File: src/rtl/sin_pkg.sv
// Shared definitions for the sine sample receive path.
//   state_t      : capture FSM states (IDLE / CAPTURE / DRAIN)
//   SIN_DW       : default sample width
//   sin_golden() : 15-entry golden sine table, indexed 0..SIN_TABLE_LEN-1
package sin_pkg;

    localparam int unsigned SIN_DW        = 12;
    localparam int unsigned SIN_TABLE_LEN = 15;

    typedef enum logic [1:0] {
        IDLE    = 2'd0,
        CAPTURE = 2'd1,
        DRAIN   = 2'd2
    } state_t;

    function automatic logic [SIN_DW-1:0] sin_golden(input int unsigned idx);
        logic [SIN_DW-1:0] v;
        case (idx)
            0:       v = 12'hFFF;
            1:       v = 12'hCBE;
            2:       v = 12'hA0D;
            3:       v = 12'h864;
            4:       v = 12'h80B;
            5:       v = 12'h912;
            6:       v = 12'hB4B;
            7:       v = 12'hE55;
            8:       v = 12'h1A8;
            9:       v = 12'h4B2;
            10:      v = 12'h6EB;
            11:      v = 12'h7F2;
            12:      v = 12'h799;
            13:      v = 12'h5F0;
            14:      v = 12'h33F;
            default: v = '0;
        endcase
        return v;
    endfunction

endpackage

File: src/rtl/sin_frame_ram.sv
// Frame buffer: DEPTH x DW memory, synchronous write, registered read.
//   clk, rst     : clock, async active-high reset (read register only)
//   we/waddr/wdata : write port
//   re/raddr     : read request; rdata updates on the next edge when re=1
//   rdata        : registered read data, holds its value while re=0
module sin_frame_ram
    import sin_pkg::*;
#(
    parameter int unsigned DEPTH = 16,
    parameter int unsigned DW    = SIN_DW
) (
    input  logic                     clk,
    input  logic                     rst,
    input  logic                     we,
    input  logic [$clog2(DEPTH)-1:0] waddr,
    input  logic [DW-1:0]            wdata,
    input  logic                     re,
    input  logic [$clog2(DEPTH)-1:0] raddr,
    output logic [DW-1:0]            rdata
);

    logic [DW-1:0] mem [DEPTH];

    always_ff @(posedge clk) begin
        if (we) begin
            mem[waddr] <= wdata;
        end
    end

    // Read register doubles as the output data register, so it must hold
    // during stalls and carry the reset value.
    always_ff @(posedge clk or posedge rst) begin
        if (rst) begin
            rdata <= '0;
        end else if (re) begin
            rdata <= mem[raddr];
        end
    end

endmodule

File: src/rtl/sin_frame_rx.sv
// Frame receiver: captures one vsync/hsync-framed sample burst into a
// buffer, then drains it as a valid/ready stream with a last marker.
//   clkin, rst    : clock, async active-high reset
//   sin_x         : incoming sample
//   vsync, hsync  : framing; active when vsync=0 and hsync=1
//   m_data/m_valid/m_ready/m_last : output stream
//   frame_len     : sample count of the captured frame (0..DEPTH)
//   frame_done    : one-cycle pulse when capture of a frame finishes
//   overflow_err  : sticky, a frame carried more than DEPTH samples
//   drop_cnt      : saturating count of frames started while draining
module sin_frame_rx
    import sin_pkg::*;
#(
    parameter int unsigned DEPTH = 16,
    parameter int unsigned DW    = SIN_DW,
    parameter int unsigned CNTW  = 8
) (
    input  logic                   clkin,
    input  logic                   rst,
    input  logic [DW-1:0]          sin_x,
    input  logic                   vsync,
    input  logic                   hsync,
    output logic [DW-1:0]          m_data,
    output logic                   m_valid,
    input  logic                   m_ready,
    output logic                   m_last,
    output logic [$clog2(DEPTH):0] frame_len,
    output logic                   frame_done,
    output logic                   overflow_err,
    output logic [CNTW-1:0]        drop_cnt
);

    localparam int unsigned AW = $clog2(DEPTH);
    localparam int unsigned PW = AW + 1;

    state_t state, state_nx;

    logic          active, active_q, start, stop;
    logic [PW-1:0] wr_ptr, rd_ptr;

    logic          we, re;
    logic [AW-1:0] waddr, raddr;
    logic          cap_begin, cap_end, fetch, finish, ovf_set, drop;

    assign active = !vsync && hsync;
    assign start  = active && !active_q;
    assign stop   = !active && active_q;

    sin_frame_ram #(
        .DEPTH (DEPTH),
        .DW    (DW)
    ) u_ram (
        .clk   (clkin),
        .rst   (rst),
        .we    (we),
        .waddr (waddr),
        .wdata (sin_x),
        .re    (re),
        .raddr (raddr),
        .rdata (m_data)
    );

    // State register
    always_ff @(posedge clkin or posedge rst) begin
        if (rst) begin
            state <= IDLE;
        end else begin
            state <= state_nx;
        end
    end

    // Next-state logic
    always_comb begin
        state_nx = state;
        unique case (state)
            IDLE:    if (start) state_nx = CAPTURE;
            CAPTURE: if (stop) state_nx = DRAIN;
            DRAIN:   if (m_valid && m_ready && m_last) state_nx = IDLE;
            default: state_nx = IDLE;
        endcase
    end

    // Control outputs
    always_comb begin
        we        = 1'b0;
        waddr     = '0;
        re        = 1'b0;
        raddr     = rd_ptr[AW-1:0];
        cap_begin = 1'b0;
        cap_end   = 1'b0;
        fetch     = 1'b0;
        finish    = 1'b0;
        ovf_set   = 1'b0;
        drop      = 1'b0;
        unique case (state)
            IDLE: begin
                if (start) begin
                    cap_begin = 1'b1;
                    we        = 1'b1;
                end
            end
            CAPTURE: begin
                if (active) begin
                    // wr_ptr never exceeds DEPTH, so its top bit alone
                    // flags a full buffer.
                    if (!wr_ptr[AW]) begin
                        we    = 1'b1;
                        waddr = wr_ptr[AW-1:0];
                    end else begin
                        ovf_set = 1'b1;
                    end
                end
                cap_end = stop;
            end
            DRAIN: begin
                // rd_ptr is the next address to fetch; m_valid low in DRAIN
                // only happens on the first cycle after entry.
                if (!m_valid) begin
                    fetch = 1'b1;
                end else if (m_ready) begin
                    if (m_last) finish = 1'b1;
                    else        fetch  = 1'b1;
                end
                re   = fetch;
                drop = start;
            end
            default: ;
        endcase
    end

    // Datapath registers
    always_ff @(posedge clkin or posedge rst) begin
        if (rst) begin
            active_q     <= 1'b0;
            wr_ptr       <= '0;
            rd_ptr       <= '0;
            m_valid      <= 1'b0;
            m_last       <= 1'b0;
            frame_len    <= '0;
            frame_done   <= 1'b0;
            overflow_err <= 1'b0;
            drop_cnt     <= '0;
        end else begin
            active_q   <= active;
            frame_done <= cap_end;

            if (cap_begin) begin
                wr_ptr <= PW'(1);
            end else if (we) begin
                wr_ptr <= wr_ptr + PW'(1);
            end

            if (ovf_set) begin
                overflow_err <= 1'b1;
            end

            if (cap_end) begin
                frame_len <= wr_ptr;
                rd_ptr    <= '0;
            end else if (fetch) begin
                rd_ptr <= rd_ptr + PW'(1);
            end

            if (fetch) begin
                m_valid <= 1'b1;
                m_last  <= (rd_ptr == frame_len - PW'(1));
            end else if (finish) begin
                m_valid <= 1'b0;
                m_last  <= 1'b0;
            end

            if (drop && (drop_cnt != '1)) begin
                drop_cnt <= drop_cnt + CNTW'(1);
            end
        end
    end

endmodule

File: config.mk
export PLATFORM = sky130hd
export DESIGN_NAME = sin_frame_rx
export DESIGN_NICKNAME = d
export VERILOG_FILES = /design/src/rtl/sin_pkg.sv /design/src/rtl/sin_frame_ram.sv /design/src/rtl/sin_frame_rx.sv
export SDC_FILE = /design/constraint.sdc
export NUM_CORES = 1
export LEC_CHECK = 0
export CORE_UTILIZATION = 60
export DETAILED_ROUTE_END_ITERATION = 6
export PLACE_DENSITY = 0.77
export REMOVE_ABC_BUFFERS = 1
export SYNTH_ARGS = -nofsm -noshare
export SYNTH_HDL_FRONTEND = slang
export SYNTH_HIERARCHICAL = 1
export SYNTH_SLANG_ARGS = --single-unit
File: constraint.sdc
create_clock -name clkin -period 3.85 [get_ports clkin]
set_clock_uncertainty 0.05 [all_clocks]
set_input_delay 0.5775 -clock clkin [delete_from_list [all_inputs] [get_ports clkin]]
set_output_delay 0.5775 -clock clkin [all_outputs]
set_load 0.05 [all_outputs]
== Word level (Yosys, flattened, before mapping) ==
Memory sizes are Yosys's and may differ from the RTL's. A register that Yosys moved wholly into a read port is not among the register bits.
Index checks and enable logic that the tools add are counted.
W data, S select, Z words.
Cells by class
  $add $sub $neg: 4
  equality and inequality tests: 7
  mux-type cells: 34
  reduce and logical (&&, ||, !) cells: 14
Operators with widths (number)
  $mux W1: 22
  $mux W5: 4
  $mux W4: 3
  $add A5 B1 Y5 const B: 2
  $add A8 B1 Y8 const B: 1
  $ne A8 B8 Y1 const B: 1
  $logic_and A1 B1 Y1: 6
  $mux W2: 3
  $ne A2 B2 Y1 const B: 3
  $pmux W2 S3: 1
  $reduce_bool A2 Y1: 3
  $eq A5 B5 Y1: 1
  $sub A5 B1 Y5 const B: 1
  $logic_not A1 Y1: 3
  $reduce_and A3 Y1: 1
  $eq A2 B1 Y1 const B: 1
  $eq A2 B2 Y1 const B: 1
  $logic_not A2 Y1: 1
  $pmux W1 S2: 1
Storage, ports and cells
  bits in registers: 30
  memory bits (writable): 192
  input port bits: 17
  output and inout port bits: 29
  word-level logic and storage cells: 70
  memories kept: 1
Memory list
  u_ram.mem: words 16, bits a word 12, rd ports 1, clocked after memory_dff 1, write ports 1, line sin_frame_ram.sv:22  | logic [DW-1:0] mem [DEPTH];

== Depth between registers and ports, before layout ==
  depth after elaboration: 7
  mapped depth: 7
  depth with buffers taken out: 6

== Modules after synthesis ==
The synthesis kept the hierarchy.
Modules (own cells, without submodules)
  sin_frame_ram: times used 1, cells an instance 345, area each 7917.6 um^2, sequential area each 6065.8 um^2
  sin_frame_rx: times used 1, cells an instance 146, area each 1530.2 um^2, sequential area each 750.7 um^2

== Worst setup path after synthesis ==
Ideal clock, no wire load.
  kind: input port to flip-flop
  start: input port vsync
  end: memory u_ram/mem[0][0] (netlist name) (enable)
  setup time: 0.396 ns
  arrival: 2.908 ns
  slack: 0.495 ns
  stages: 6
  cell sequence: nand2b_1 buf_4 nor4_1 or2_2 or3b_2 nor3_1
Between the ends
  longest elaborated chain between the ends: 7
  elaborated cells between the ends (all ways): 10
  classes of those cells: 7 x mux; 3 x reduce/logical
RTL lines
  start, declared: line sin_frame_rx.sv:21  | input logic vsync,
  $logic_not A1 Y1 *: line sin_frame_rx.sv:45  | assign active = !vsync && hsync;
  $logic_and A1 B1 Y1 *: line sin_frame_rx.sv:45
  $logic_and A1 B1 Y1: line sin_frame_rx.sv:46  | assign start = active && !active_q;
  $mux W1: line sin_frame_rx.sv:97  | if (start) begin
  $pmux W1 S2 *: line sin_frame_rx.sv:95  | unique case (state)
  net we: line sin_frame_rx.sv:41  | logic we, re;
  $mux W1 *: line sin_frame_ram.sv:25  | if (we) begin
  $mux W1 (implied by the code) *: line sin_frame_ram.sv:26  | mem[waddr] <= wdata;
  end, declared: line sin_frame_ram.sv:22
The timed path passes the listed nets; every way through them passes the cells marked *.

== Final worst setup path ==
  start: input port vsync
  end: memory u_ram/mem[3][8] (netlist name) (enable)
Same word-level chain as after synthesis.

==> metrics list <==
- The run finished with clean final reports.
- Relative slew margins: 0.369
- The via count of the first global-routing pass is 5151.
* Pin slew with the least headroom to its limit: 0.947 ns
* Std cell rows: 45
- Total of warnings raised by yosys: 6
- The worst path meets setup with about 1.0 ns of slack.
- Number of buffers inserted by hold repair at cts: 0
* Final core utilization: 0.719
* Detail Placement HPWL: 12500 um
- For this design the static power due to leakage is 3.75 nW.
- CP Launch Type: input port
- Counting every instance in the synthesized netlist gives 491.
- Dividing the final minimum period by the clock period gives 0.728.
* Area growth from synthesis to layout: 16.2%
- Global-route usage over all layers: 0.258
* Clock buffer count from CTS: 23
- Antenna violations before repair: 0
- After clock tree synthesis, the clock-pin slew on the worst setup and hold paths is 0.06 ns.
- Placer's final routability congestion estimate: 0.797
- Global-route wire length before repair: 30500 um
* Largest driver fanout on the critical path: 12
- The root buffer cell chosen for the clock tree is clkbuf_16.
* Post-CTS Resized: 0
* CTS tree: yes
* Capturing element type of the critical path: register
- Number of setup buffers added after CTS: 0
- Die height: approximately 130 um
- Proportion of layout cells with a drive suffix above 1: 0.244
* RSZ-0062 raised after global routing: false
* Detail-routed via count per cell: between 6 and 7
* Critical path data arrival time: between 2 and 3 ns
* Number of flops mapped to enable cells by yosys: roughly 190
* Gr ovfl total: 0
- 0 antenna diodes ended up in the layout.
* Count of TritonRoute iterations in the first routing pass: 4
* Number of nets in the layout: 588
- Most used flip-flop cell after synthesis: edfxtp_1
- The average instance in the mapped netlist occupies 19.2 um2.
- CTS saw 234 sinks.
* Worst hold slack across all endpoints: 0.425 ns
* Power density over cell area: just under 700 mW/mm2
- Required arrival time at the worst endpoint: 3.99 ns
- OpenSTA, run right after detailed placement, puts the worst setup slack at 0.605 ns.
* Number of H-tree branching levels: 1
* Drt total wl: a little under 20000 um
* Iteration-0 DRC count of the detailed router: 464
- Pin count of the biggest net entering global routing: 28
- The floorplan step defined a core boundary enclosing about 0.015 mm2.
- Final setup violation count: 0
- The routed design could run at a clock period as short as 2.80 ns.
- Measured along the x axis, the die boundary spans 127 um.
- Average routed wire per standard cell: 24.7 um
- The max-slew violation count was 0.
- After synthesis, the netlist uses 49 different library cells.
* Path type of the worst setup path: input port to register
* Peak ir drop on the vdd network: 0.468 mV
* Seq cells post-synth: around 230
* Total Die Area: 0.0163 mm2
* Ports placed on the boundary: 46
- For this run, design rule violations remaining after detail routing come to 0.
- CTS Buffer Depth: 3
- Area of the mapped netlist: 0.00945 mm2
* Count of port buffers added during placement: between 40 and 50
- Count of maximum capacitance violations: 0
- Number of fill cells: around 900
- The design draws 7.57 mW.
- Timing would allow up to 0.357 GHz.
- Fin. Hold Viols: 0
- For this configuration, the core starts out at a cell density of 0.619.
- Sequential area share after synthesis: 0.721
* Fraction of registers with async set or reset after synthesis: 0.179
- Fin Setup TNS: 0 ns
- The count of nets left with antenna violations once routing finished came out at 0.
* Number of vias after detailed routing: 4920
- Later-pin clock latency in the skew report: 0.49 ns
- The path class of the tightest hold or removal check is register to register.
routing by layer:
layer / routed length (um) / track usage / vias to the layer above
met4: 330 / 0.0665 / 0
met5: 0 / 0 / -
met2: 9640 / 0.423 / 166
met3: 1110 / 0.0385 / 29
li1: - / - / 2129
met1: 8530 / 0.370 / 2596
kinds of logic after synthesis:
kind of cell    share of synthesized area
mux                                 0.144
compound gates                     0.0417
simple gates                       0.0509
buf+inv                            0.0221
flops                               0.721
xor+xnor                           0.0139
fa+ha+maj                         0.00636
final timing paths:
kind,from,endpoint,slack (ns),cells after the start
setup / recovery,vsync,u_ram/mem[3][8]$_DFFE_PP_,1.05,7
hold / removal,overflow_err$_DFFE_PP0P_,overflow_err$_DFFE_PP0P_,0.42,1
setup reg to reg,state[1]$_DFFE_PP0P_,u_ram/mem[3][8]$_DFFE_PP_,1.22,6
hold reg to reg,overflow_err$_DFFE_PP0P_,overflow_err$_DFFE_PP0P_,0.42,1
max in group asynchronous,rst,rd_ptr[1]$_DFFE_PP0P_,2.53,3
min in group asynchronous,rst,u_ram/rdata[3]$_DFFE_PP0P_,0.51,2
cells in the final DEF (no fill, tap or decap), drive strengths merged, types with 2 or more instances in the layout:
cell type and instances:
a211oi 2, clkbuf 31, nand3 5, ha 4, nor4 5, xor2 5, o22ai 12, clkdlybuf4s50 45
edfxtp 192, a31o 2, buf 28, nand2b 8, and2 5, nor2 37, clkinv 6, dfrtp 42
a221oi 12, and3 2, xnor2 10, nand2 15, nand3b 2, mux2 9, mux4 48, bufinv 3
or2 2, o21ai 2, inv 9, nand4 2, a21oi 4, mux2i 14, nor3 7
layout make-up:
cell class | instances | area (um2) | share of cell area
inverter | 9 | 33.8 | 0.00308
timing repair buffer | 73 | 661 | 0.0602
multi-input combinational | 226 | 2450 | 0.224
sequential | 234 | 6820 | 0.621
tap | 211 | 264 | 0.0241
clock buffer | 31 | 626 | 0.0570
clock inverter | 9 | 119 | 0.0108
flip-flops by register name, indices dropped and copies added (netlist names), 2 cells and up:
register,flops
wr_ptr,5
rd_ptr,5
u_ram/rdata,12
state,2
drop_cnt,8
u_ram/mem,192
frame_len,5
per-stage QoR:
step,instances,area (um2)
after floorplan,469,9270
after global placement,753,10200
after detailed placement,753,10200
after CTS,793,11000
after global routing,793,11000
final,793,11000
synth_stat cells (2+ instances only):
master    number  area (um2)
nor3_1         6        30.0
mux4_2        39         878
nand2b_1       8        50.1
xnor2_1       10        87.6
clkbuf_1       3        11.3
nand3_1        5        25.0
inv_1          9        33.8
dfrtp_1       42        1050
mux4_1         9         236
buf_2          6        30.0
o21ai_0        2        10.0
mux2_2         9         101
o22ai_2        7        87.6
edfxtp_1     192        5770
o22ai_1        5        31.3
xor2_1         5        43.8
and2_1         5        31.3
nand3b_1       2        15.0
and3_1         2        12.5
buf_6          5        56.3
a221oi_2      11         165
nor2_1        37         139
ha_1           4        50.1
buf_4          5        37.5
nor4_1         5        31.3
nand2_1       15        56.3
a31o_2         2        17.5
mux2i_1       14         140
a21oi_1        4        20.0
a211oi_1       2        15.0
or2_2          2        12.5
nand4_1        2        12.5
power breakdown:
group	switching, mW	total, mW	internal, mW	leakage [nW]
registers	0.301	3.22	2.92	2.25
clock network	0.885	2.22	1.34	0.368
logic	1.18	2.13	0.954	1.14
total	2.37	7.57	5.21	3.75
critical path, cell delays in order:
cell	delay (ns)
clkdlybuf4s50_1	0.39
nand2b_1	0.30
nor3_2	0.46
or2_2	0.23
or3b_2	0.52
nor2_1	0.19
buf_4	0.26
(Power assumes the default switching activity.)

☆ ☆ ☆ ☆ ☆

**Exercise details**: Lines containing the string "bits" in the entries above should be counted. State that number alone.

**Task solution**: 6